### EXERCISE DESCRIPTION
Each line containing the string "routing" should be copied out of the entries.

____

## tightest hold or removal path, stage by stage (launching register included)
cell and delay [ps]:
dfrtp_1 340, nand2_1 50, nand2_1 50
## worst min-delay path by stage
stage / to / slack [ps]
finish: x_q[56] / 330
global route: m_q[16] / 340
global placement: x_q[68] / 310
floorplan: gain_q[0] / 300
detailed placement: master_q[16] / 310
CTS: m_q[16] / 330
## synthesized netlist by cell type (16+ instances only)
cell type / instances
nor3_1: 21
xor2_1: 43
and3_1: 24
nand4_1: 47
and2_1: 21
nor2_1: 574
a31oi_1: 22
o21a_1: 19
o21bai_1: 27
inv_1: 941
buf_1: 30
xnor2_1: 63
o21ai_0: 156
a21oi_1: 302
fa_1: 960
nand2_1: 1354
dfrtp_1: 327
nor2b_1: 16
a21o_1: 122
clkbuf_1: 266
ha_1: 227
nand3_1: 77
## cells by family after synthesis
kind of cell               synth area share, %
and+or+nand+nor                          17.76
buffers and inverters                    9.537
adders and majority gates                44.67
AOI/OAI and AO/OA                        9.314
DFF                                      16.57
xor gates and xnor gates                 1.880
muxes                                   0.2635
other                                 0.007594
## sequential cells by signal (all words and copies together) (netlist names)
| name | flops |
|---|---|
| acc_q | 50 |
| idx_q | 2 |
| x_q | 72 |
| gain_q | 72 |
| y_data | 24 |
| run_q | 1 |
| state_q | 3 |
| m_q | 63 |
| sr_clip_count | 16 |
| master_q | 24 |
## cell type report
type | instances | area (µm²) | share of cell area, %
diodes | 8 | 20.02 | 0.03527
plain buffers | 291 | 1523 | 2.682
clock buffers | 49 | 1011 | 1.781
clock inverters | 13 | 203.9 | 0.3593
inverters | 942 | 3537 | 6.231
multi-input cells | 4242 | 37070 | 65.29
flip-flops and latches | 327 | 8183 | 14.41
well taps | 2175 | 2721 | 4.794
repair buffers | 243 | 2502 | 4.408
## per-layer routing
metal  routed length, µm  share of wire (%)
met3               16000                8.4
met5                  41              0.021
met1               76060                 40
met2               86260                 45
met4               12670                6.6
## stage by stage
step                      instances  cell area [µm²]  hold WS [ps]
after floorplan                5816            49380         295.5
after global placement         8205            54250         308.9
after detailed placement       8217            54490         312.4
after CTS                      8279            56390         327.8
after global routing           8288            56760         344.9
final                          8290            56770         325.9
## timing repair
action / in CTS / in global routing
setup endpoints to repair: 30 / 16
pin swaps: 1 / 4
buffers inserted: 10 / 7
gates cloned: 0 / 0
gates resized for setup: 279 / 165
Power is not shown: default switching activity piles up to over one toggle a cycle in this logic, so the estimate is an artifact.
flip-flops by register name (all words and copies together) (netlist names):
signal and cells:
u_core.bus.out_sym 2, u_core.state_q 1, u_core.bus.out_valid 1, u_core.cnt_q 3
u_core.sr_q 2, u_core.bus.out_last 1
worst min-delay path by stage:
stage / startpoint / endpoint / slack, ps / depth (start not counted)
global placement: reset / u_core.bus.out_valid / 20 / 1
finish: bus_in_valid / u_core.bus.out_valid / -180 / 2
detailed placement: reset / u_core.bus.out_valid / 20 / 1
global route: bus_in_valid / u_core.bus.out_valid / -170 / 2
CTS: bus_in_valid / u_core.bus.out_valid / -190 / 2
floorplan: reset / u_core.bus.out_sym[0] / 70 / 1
--- src/flat_wrapper.sv ---
// flat-port wrapper written by rule: the top's interface ports become plain ports
module fifo_wr_arbiter_flat 
#(
  parameter  int DSIZE     = 8,
  parameter  int NREQ      = 4,
  parameter  int BURST_LEN = 4,
  parameter  int CNT_W     = 16,
  localparam int GW        = $clog2(NREQ)
)
  (wclk, wrst, grant_id, busy, word_count, bus_req_valid, bus_req_data, bus_wfull, bus_req_ready, bus_winc, bus_wdata);
  fifo_wr_arbiter_if #(.DSIZE(DSIZE), .NREQ(NREQ)) bus_i ();
  input  logic wclk;
  input  logic wrst;
  output logic [GW-1:0] grant_id;
  output logic busy;
  output logic [CNT_W-1:0] word_count;
  input wire logic [$bits(bus_i.req_valid)-1:0] bus_req_valid;
  input wire logic [$bits(bus_i.req_data)-1:0] bus_req_data;
  input wire logic [$bits(bus_i.wfull)-1:0] bus_wfull;
  output wire logic [$bits(bus_i.req_ready)-1:0] bus_req_ready;
  output wire logic [$bits(bus_i.winc)-1:0] bus_winc;
  output wire logic [$bits(bus_i.wdata)-1:0] bus_wdata;
  assign bus_i.req_valid = bus_req_valid;
  assign bus_i.req_data = bus_req_data;
  assign bus_i.wfull = bus_wfull;
  assign bus_req_ready = bus_i.req_ready;
  assign bus_winc = bus_i.winc;
  assign bus_wdata = bus_i.wdata;
  fifo_wr_arbiter #(.DSIZE(DSIZE), .NREQ(NREQ), .BURST_LEN(BURST_LEN), .CNT_W(CNT_W)) u_core (.wclk(wclk), .wrst(wrst), .bus(bus_i), .grant_id(grant_id), .busy(busy), .word_count(word_count));
endmodule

____

### OUTPUT FOR THIS EXERCISE
## per-layer routing
after global routing           8288            56760         344.9
action / in CTS / in global routing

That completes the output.